Pequeno Guia de Campo para a Tribo do Colete: Uma Etnografia Afetuosa da Faria Lima
Desde que fiz desta metrópole o meu observatório, dedico algumas tardes a um passatempo que se revelou mais fascinante do que a leitura de qualquer romance: a etnografia. E a tribo mais curiosa, com os rituais mais peculiares e a plumagem mais distinta, é, sem dúvida, a que habita o ecossistema da Avenida Faria Lima.
O meu estudo de campo começa pela plumagem. O macho alfa (e a fêmea dominante) desta espécie é facilmente identificável por um curioso colete acolchoado, usualmente de um azul sóbrio. Qual o mistério desta peça que aquece o tronco, mas deixa os braços expostos a uma imaginária brisa polar que sopra pelos corredores do Pátio Malzoni? É um uniforme, um sinal de pertença, um código que diz ao mundo: "Eu não sinto frio nos membros superiores, pois a minha circulação é otimizada para o lucro". A sua montada preferida, o patinete elétrico, serve para cruzar o seu território com a urgência de quem vai fechar um negócio que mudará o destino do hemisfério.
O seu dialeto é um prodígio de bilinguismo. É um português de base, salpicado abundantemente de termos de um inglês apressado, como se a própria língua de Camões fosse lenta demais para a velocidade das suas transações. Ninguém marca um café; marca-se um "quick sync". Nada é para ontem; é "ASAP". Um problema não é um problema; é um "challenge". E ao fim de uma apresentação, nunca se pede uma opinião, mas sim um "feedback". É um código que lhes poupa preciosos segundos e que, suspeito, serve para manter os não-iniciados à distância.
Os seus rituais de caça e alimentação são igualmente regrados. A caça (de clientes e de negócios) ocorre em escritórios de vidro com vistas panorâmicas. A alimentação, por sua vez, dá-se em restaurantes onde a salada vem sempre num pote e o café tem um nome italiano complicado e um preço que justificaria a compra de um cafezal inteiro. Nestes locais, fala-se de valuations e de maratonas com a mesma gravidade, pois parece haver uma crença tribal de que a robustez do PIB depende diretamente da performance do indivíduo na próxima corrida de rua.

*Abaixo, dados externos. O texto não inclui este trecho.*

--- src/hdl/stereo_box_pair_cost_core.sv ---
`timescale 1ns / 1ps

// Stereo box pair cost: one row of a stereo matching cost matrix.
// Request channel (req_valid / req_stall): op 0 loads the left box of the row
// without leaving idle, giving no response. Op 1 compares one right box with
// the stored left box and gives one response on rsp_valid / rsp_stall with
// the Q16.16 pair cost and the column.
// A compare keeps the core busy until its response is registered, and the
// next request is taken once it is idle again: one shared multiplier runs the area,
// geometry and weighting products one per cycle, and one bit-serial
// divider produces the y part (37 steps), the x ramp position (29 steps) and
// the two size divisions (64 steps each). Parts that fall out of range skip
// their division, so many compares finish sooner.
// req_stall is high while a compare is in progress. The response sits in an
// output register; while rsp_stall holds it, a new request can still be taken
// and worked on, and its response waits until the register frees.
// Configuration (csr_write, csr_index, csr_wdata) must be written by the user while idle; the core does not enforce it.
// Reset (synchronous) restores the register defaults and the empty row:
// frame -1, so a compare before any load costs at least the frame mismatch.
module stereo_box_pair_cost_core #(
   parameter int MISMATCH_COST = sbpc_pkg::MISMATCH_COST_DEF
) (
   input  logic              clock,
   input  logic              reset,
   input  logic              req_valid,
   output logic              req_stall,
   input  logic              req_op,
   input  logic signed [15:0] req_frame_index,
   input  logic [7:0]        req_class_label,
   input  logic [11:0]       req_box_left,
   input  logic [11:0]       req_box_top,
   input  logic [11:0]       req_box_width,
   input  logic [11:0]       req_box_height,
   input  logic signed [6:0] req_prior_column,
   input  logic [5:0]        req_column,
   output logic              rsp_valid,
   input  logic              rsp_stall,
   output logic [31:0]       rsp_pair_cost,
   output logic [5:0]        rsp_out_column,
   input  logic              csr_write,
   input  logic [2:0]        csr_index,
   input  logic [15:0]       csr_wdata
);
   import sbpc_pkg::*;

   localparam logic [31:0] COST_CM = 32'(MISMATCH_COST) << 16;

   typedef enum logic [4:0] {
      S_IDLE, S_AREA_L, S_AREA_R, S_GEO1, S_GEO2, S_NUM, S_DEN, S_YMUL,
      S_YDIV, S_YWAIT, S_XDIV, S_XWAIT, S_XINT, S_XMUL, S_SDIV, S_SWAIT1,
      S_SMUL, S_SMUL2, S_SDIV2, S_SWAIT2, S_SUM, S_PEN
   } state_type;

   state_type state_ff, state_in;

   logic signed [12:0] y_offset_ff, y_offset_in;
   logic [15:0] weight_x_ff, weight_x_in;
   logic [15:0] weight_y_ff, weight_y_in;
   logic [15:0] weight_size_ff, weight_size_in;
   logic [11:0] limit_x_ff, limit_x_in;
   logic [11:0] limit_y_ff, limit_y_in;
   logic [15:0] limit_size_ff, limit_size_in;
   logic [15:0] penalty_ff, penalty_in;

   logic [15:0] row_frame_ff, row_frame_in;
   logic [7:0]  row_label_ff, row_label_in;
   logic [13:0] row_cx2_ff, row_cx2_in;
   logic [13:0] row_cy2_ff, row_cy2_in;
   logic [11:0] row_width_ff, row_width_in;
   logic [11:0] row_height_ff, row_height_in;
   logic [6:0]  row_prior_ff, row_prior_in;

   logic [15:0] cur_frame_ff, cur_frame_in;
   logic [7:0]  cur_label_ff, cur_label_in;
   logic [13:0] cur_cx2_ff, cur_cx2_in;
   logic [13:0] cur_cy2_ff, cur_cy2_in;
   logic [11:0] cur_width_ff, cur_width_in;
   logic [11:0] cur_height_ff, cur_height_in;
   logic [5:0]  cur_col_ff, cur_col_in;

   logic [23:0] area_l_ff, area_l_in;
   logic [23:0] area_r_ff, area_r_in;
   logic [23:0] geo1_ff, geo1_in;
   logic [23:0] geo2_ff, geo2_in;
   logic [47:0] num_ff, num_in;
   logic [47:0] den_ff, den_in;
   logic [28:0] ymul_ff, ymul_in;
   logic [15:0] pos_ff, pos_in;
   logic [16:0] cosv_ff, cosv_in;
   logic [48:0] ratio_ff, ratio_in;
   logic [63:0] sprod_ff, sprod_in;
   logic [31:0] x_part_ff, x_part_in;
   logic [31:0] y_part_ff, y_part_in;
   logic [31:0] s_part_ff, s_part_in;
   logic [31:0] total_ff, total_in;

   logic        rsp_valid_ff, rsp_valid_in;
   logic [31:0] rsp_cost_ff, rsp_cost_in;
   logic [5:0]  rsp_col_ff, rsp_col_in;

   logic [31:0] mul_a;
   logic [23:0] mul_b;
   logic [55:0] prod;

   div_ctl_type          div_ctl;
   logic [DIV_NUM_W-1:0] div_num;
   logic [DIV_DEN_W-1:0] div_den;
   logic [DIV_NUM_W-1:0] div_quo;
   logic                 div_done;

   logic signed [14:0] dx;
   logic signed [15:0] dy;
   logic [15:0] gy;
   logic [12:0] lim_x2, lim_y2;
   logic        y_bad, size_bad, pen_apply, out_free;
   logic [11:0] max1_rw, max1_rh, max1_cw, max1_ch;
   logic [16:0] cos_hi, cos_lo;
   logic [34:0] sum;
   logic [39:0] pen_shift;

   sbpc_div u_div (
      .clock    (clock),
      .reset    (reset),
      .ctl      (div_ctl),
      .dividend (div_num),
      .divisor  (div_den),
      .quotient (div_quo),
      .done     (div_done)
   );

   assign prod = mul_a * mul_b;

   always_comb begin
      dx = $signed({1'b0, row_cx2_ff}) - $signed({1'b0, cur_cx2_ff});
      dy = $signed({2'b00, row_cy2_ff}) - $signed({2'b00, cur_cy2_ff})
           + $signed({{2{y_offset_ff[12]}}, y_offset_ff, 1'b0});
      gy = dy[15] ? 16'(-dy) : 16'(dy);
      lim_x2 = {limit_x_ff, 1'b0};
      lim_y2 = {limit_y_ff, 1'b0};
      y_bad = (weight_y_ff == 16'd0) || (gy >= {3'b000, lim_y2});
      size_bad = (area_l_ff == '0) || (area_r_ff == '0) || (limit_size_ff <= 16'd256);
      pen_apply = (row_prior_ff != 7'h7F) && (row_prior_ff != {1'b0, cur_col_ff});
      out_free = !rsp_valid_ff || !rsp_stall;
      max1_rw = (row_width_ff  == '0) ? 12'd1 : row_width_ff;
      max1_rh = (row_height_ff == '0) ? 12'd1 : row_height_ff;
      max1_cw = (cur_width_ff  == '0) ? 12'd1 : cur_width_ff;
      max1_ch = (cur_height_ff == '0) ? 12'd1 : cur_height_ff;
      cos_hi = cos_lut({1'b0, pos_ff[15:12]});
      cos_lo = cos_lut({1'b0, pos_ff[15:12]} + 5'd1);
      sum = 35'(x_part_ff) + 35'(y_part_ff) + 35'(s_part_ff)
            + (((row_frame_ff == cur_frame_ff) && ($signed(row_frame_ff) > 16'sd0))
               ? 35'd0 : 35'(COST_CM))
            + ((row_label_ff == cur_label_ff) ? 35'd0 : 35'(COST_CM));
      pen_shift = prod[47:8];

      // operand select for the shared multiplier
      mul_a = '0;
      mul_b = '0;
      case (state_ff)
         S_AREA_L: begin mul_a = 32'(row_width_ff); mul_b = 24'(row_height_ff); end
         S_AREA_R: begin mul_a = 32'(cur_width_ff); mul_b = 24'(cur_height_ff); end
         S_GEO1:   begin mul_a = 32'(max1_rh);      mul_b = 24'(max1_cw);       end
         S_GEO2:   begin mul_a = 32'(max1_rw);      mul_b = 24'(max1_ch);       end
         S_NUM: begin
            mul_a = 32'((area_l_ff > area_r_ff) ? area_l_ff : area_r_ff);
            mul_b = (geo1_ff > geo2_ff) ? geo1_ff : geo2_ff;
         end
         S_DEN: begin
            mul_a = 32'((area_l_ff < area_r_ff) ? area_l_ff : area_r_ff);
            mul_b = (geo1_ff < geo2_ff) ? geo1_ff : geo2_ff;
         end
         S_YMUL:  begin mul_a = 32'(weight_y_ff);       mul_b = 24'(gy);            end
         S_XINT:  begin mul_a = 32'(cos_hi - cos_lo);   mul_b = 24'(pos_ff[11:0]);  end
         S_XMUL:  begin mul_a = 32'(cosv_ff);           mul_b = 24'(weight_x_ff);   end
         // ratio times weight in two halves: low 32 bits, then the upper bits
         S_SMUL:  begin mul_a = ratio_ff[31:0];         mul_b = 24'(weight_size_ff); end
         S_SMUL2: begin mul_a = 32'(ratio_ff[48:32]);   mul_b = 24'(weight_size_ff); end
         S_PEN:   begin mul_a = total_ff;               mul_b = 24'(penalty_ff);    end
         default: begin mul_a = '0;                     mul_b = '0;                 end
      endcase
   end

   always_comb begin
      state_in       = state_ff;
      y_offset_in    = y_offset_ff;
      weight_x_in    = weight_x_ff;
      weight_y_in    = weight_y_ff;
      weight_size_in = weight_size_ff;
      limit_x_in     = limit_x_ff;
      limit_y_in     = limit_y_ff;
      limit_size_in  = limit_size_ff;
      penalty_in     = penalty_ff;
      row_frame_in   = row_frame_ff;
      row_label_in   = row_label_ff;
      row_cx2_in     = row_cx2_ff;
      row_cy2_in     = row_cy2_ff;
      row_width_in   = row_width_ff;
      row_height_in  = row_height_ff;
      row_prior_in   = row_prior_ff;
      cur_frame_in   = cur_frame_ff;
      cur_label_in   = cur_label_ff;
      cur_cx2_in     = cur_cx2_ff;
      cur_cy2_in     = cur_cy2_ff;
      cur_width_in   = cur_width_ff;
      cur_height_in  = cur_height_ff;
      cur_col_in     = cur_col_ff;
      area_l_in      = area_l_ff;
      area_r_in      = area_r_ff;
      geo1_in        = geo1_ff;
      geo2_in        = geo2_ff;
      num_in         = num_ff;
      den_in         = den_ff;
      ymul_in        = ymul_ff;
      pos_in         = pos_ff;
      cosv_in        = cosv_ff;
      ratio_in       = ratio_ff;
      sprod_in       = sprod_ff;
      x_part_in      = x_part_ff;
      y_part_in      = y_part_ff;
      s_part_in      = s_part_ff;
      total_in       = total_ff;
      rsp_valid_in   = rsp_valid_ff && rsp_stall;
      rsp_cost_in    = rsp_cost_ff;
      rsp_col_in     = rsp_col_ff;
      div_ctl        = '0;
      div_num        = '0;
      div_den        = '0;

      if (csr_write) begin
         unique case (csr_index)
            REG_Y_OFFSET:    y_offset_in    = $signed(csr_wdata[12:0]);
            REG_WEIGHT_X:    weight_x_in    = csr_wdata;
            REG_WEIGHT_Y:    weight_y_in    = csr_wdata;
            REG_WEIGHT_SIZE: weight_size_in = csr_wdata;
            REG_LIMIT_X:     limit_x_in     = csr_wdata[11:0];
            REG_LIMIT_Y:     limit_y_in     = csr_wdata[11:0];
            REG_LIMIT_SIZE:  limit_size_in  = csr_wdata;
            REG_PENALTY:     penalty_in     = csr_wdata;
            default:         penalty_in     = penalty_ff;
         endcase
      end

      unique case (state_ff)
         S_IDLE: begin
            if (req_valid) begin
               if (req_op == OP_LOAD) begin
                  row_frame_in  = req_frame_index;
                  row_label_in  = req_class_label;
                  row_cx2_in    = 14'({req_box_left, 1'b0}) + 14'(req_box_width);
                  row_cy2_in    = 14'({req_box_top, 1'b0}) + 14'(req_box_height);
                  row_width_in  = req_box_width;
                  row_height_in = req_box_height;
                  row_prior_in  = req_prior_column;
               end else begin
                  cur_frame_in  = req_frame_index;
                  cur_label_in  = req_class_label;
                  cur_cx2_in    = 14'({req_box_left, 1'b0}) + 14'(req_box_width);
                  cur_cy2_in    = 14'({req_box_top, 1'b0}) + 14'(req_box_height);
                  cur_width_in  = req_box_width;
                  cur_height_in = req_box_height;
                  cur_col_in    = req_column;
                  state_in      = S_AREA_L;
               end
            end
         end
         S_AREA_L: begin area_l_in = prod[23:0]; state_in = S_AREA_R; end
         S_AREA_R: begin area_r_in = prod[23:0]; state_in = S_GEO1;   end
         S_GEO1:   begin geo1_in   = prod[23:0]; state_in = S_GEO2;   end
         S_GEO2:   begin geo2_in   = prod[23:0]; state_in = S_NUM;    end
         S_NUM:    begin num_in    = prod[47:0]; state_in = S_DEN;    end
         S_DEN:    begin den_in    = prod[47:0]; state_in = S_YMUL;   end
         S_YMUL:   begin ymul_in   = prod[28:0]; state_in = S_YDIV;   end
         S_YDIV: begin
            if (y_bad) begin
               y_part_in = COST_CM;
               state_in  = S_XDIV;
            end else begin
               div_ctl.start = 1'b1;
               div_ctl.count = DIV_CNT_W'(37);
               div_num       = {ymul_ff, 8'd0, 27'd0};
               div_den       = DIV_DEN_W'(lim_y2);
               state_in      = S_YWAIT;
            end
         end
         S_YWAIT: begin
            if (div_done) begin
               y_part_in = 32'(div_quo[23:0]);
               state_in  = S_XDIV;
            end
         end
         S_XDIV: begin
            state_in = S_SDIV;
            if (dx[14]) begin
               x_part_in = COST_CM;
            end else if (limit_x_ff == '0) begin
               x_part_in = 32'({weight_x_ff, 8'd0});
            end else if (15'(dx) >= {2'b00, lim_x2}) begin
               x_part_in = '0;
            end else begin
               div_ctl.start = 1'b1;
               div_ctl.count = DIV_CNT_W'(29);
               div_num       = {dx[12:0], 16'd0, 35'd0};
               div_den       = DIV_DEN_W'(lim_x2);
               state_in      = S_XWAIT;
            end
         end
         S_XWAIT: begin
            if (div_done) begin
               pos_in   = div_quo[15:0];
               state_in = S_XINT;
            end
         end
         S_XINT: begin
            // truncating linear interpolation between table points
            cosv_in  = cos_hi - 17'(prod[28:12]);
            state_in = S_XMUL;
         end
         S_XMUL: begin
            x_part_in = 32'(prod[32:8]);
            state_in  = S_SDIV;
         end
         S_SDIV: begin
            if (size_bad) begin
               s_part_in = COST_CM;
               state_in  = S_SUM;
            end else begin
               div_ctl.start = 1'b1;
               div_ctl.count = DIV_CNT_W'(64);
               div_num       = {num_ff - den_ff, 16'd0};
               div_den       = den_ff;
               state_in      = S_SWAIT1;
            end
         end
         S_SWAIT1: begin
            if (div_done) begin
               ratio_in = (div_quo[63:48] != '0) ? {1'b1, 48'd0} : {1'b0, div_quo[47:0]};
               state_in = S_SMUL;
            end
         end
         S_SMUL: begin
            sprod_in = 64'(prod[47:0]);
            state_in = S_SMUL2;
         end
         S_SMUL2: begin
            // the ratio is at most 2^48, so the upper product stays within 32 bits
            sprod_in = sprod_ff + {prod[31:0], 32'd0};
            state_in = S_SDIV2;
         end
         S_SDIV2: begin
            div_ctl.start = 1'b1;
            div_ctl.count = DIV_CNT_W'(64);
            div_num       = sprod_ff;
            div_den       = DIV_DEN_W'(limit_size_ff - 16'd256);
            state_in      = S_SWAIT2;
         end
         S_SWAIT2: begin
            if (div_done) begin
               s_part_in = (div_quo[63:32] != '0) ? '1 : div_quo[31:0];
               state_in  = S_SUM;
            end
         end
         S_SUM: begin
            total_in = (sum[34:32] != '0) ? '1 : sum[31:0];
            state_in = S_PEN;
         end
         S_PEN: begin
            if (out_free) begin
               rsp_valid_in = 1'b1;
               rsp_col_in   = cur_col_ff;
               if (pen_apply) begin
                  rsp_cost_in = (pen_shift[39:32] != '0) ? '1 : pen_shift[31:0];
               end else begin
                  rsp_cost_in = total_ff;
               end
               state_in = S_IDLE;
            end
         end
         default: state_in = S_IDLE;
      endcase
   end

   always_ff @(posedge clock) begin
      if (reset) begin
         state_ff       <= S_IDLE;
         rsp_valid_ff   <= 1'b0;
         y_offset_ff    <= '0;
         weight_x_ff    <= 16'd256;
         weight_y_ff    <= 16'd256;
         weight_size_ff <= 16'd256;
         limit_x_ff     <= 12'd256;
         limit_y_ff     <= 12'd16;
         limit_size_ff  <= 16'd512;
         penalty_ff     <= 16'd512;
         row_frame_ff   <= '1;
         row_label_ff   <= '0;
         row_cx2_ff     <= '0;
         row_cy2_ff     <= '0;
         row_width_ff   <= '0;
         row_height_ff  <= '0;
         row_prior_ff   <= '1;
      end else begin
         state_ff       <= state_in;
         rsp_valid_ff   <= rsp_valid_in;
         y_offset_ff    <= y_offset_in;
         weight_x_ff    <= weight_x_in;
         weight_y_ff    <= weight_y_in;
         weight_size_ff <= weight_size_in;
         limit_x_ff     <= limit_x_in;
         limit_y_ff     <= limit_y_in;
         limit_size_ff  <= limit_size_in;
         penalty_ff     <= penalty_in;
         row_frame_ff   <= row_frame_in;
         row_label_ff   <= row_label_in;
         row_cx2_ff     <= row_cx2_in;
         row_cy2_ff     <= row_cy2_in;
         row_width_ff   <= row_width_in;
         row_height_ff  <= row_height_in;
         row_prior_ff   <= row_prior_in;
      end
      cur_frame_ff  <= cur_frame_in;
      cur_label_ff  <= cur_label_in;
      cur_cx2_ff    <= cur_cx2_in;
      cur_cy2_ff    <= cur_cy2_in;
      cur_width_ff  <= cur_width_in;
      cur_height_ff <= cur_height_in;
      cur_col_ff    <= cur_col_in;
      area_l_ff     <= area_l_in;
      area_r_ff     <= area_r_in;
      geo1_ff       <= geo1_in;
      geo2_ff       <= geo2_in;
      num_ff        <= num_in;
      den_ff        <= den_in;
      ymul_ff       <= ymul_in;
      pos_ff        <= pos_in;
      cosv_ff       <= cosv_in;
      ratio_ff      <= ratio_in;
      sprod_ff      <= sprod_in;
      x_part_ff     <= x_part_in;
      y_part_ff     <= y_part_in;
      s_part_ff     <= s_part_in;
      total_ff      <= total_in;
      rsp_cost_ff   <= rsp_cost_in;
      rsp_col_ff    <= rsp_col_in;
   end

   assign req_stall      = state_ff != S_IDLE;
   assign rsp_valid      = rsp_valid_ff;
   assign rsp_pair_cost  = rsp_cost_ff;
   assign rsp_out_column = rsp_col_ff;

endmodule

Observo-os com um sorriso, sem ponta de maldade. Vejo nestes rituais, nesta linguagem e nesta plumagem não a vaidade, mas uma seriedade quase juvenil, uma dedicação monástica ao ofício de fazer a roda do capital girar. São uma tribo de jovens brilhantes e terrivelmente compenetrados que, entre um "call" e uma série de abdominais, estão de facto a construir uma fatia do futuro do país.
A gente só lhes deseja, por vezes, que o fizessem com um bocadinho mais de ironia. Mas talvez a ironia seja um luxo que o PIB brasileiro ainda não nos permite ter. E nisso, há que admitir, eles estão cheios de razão.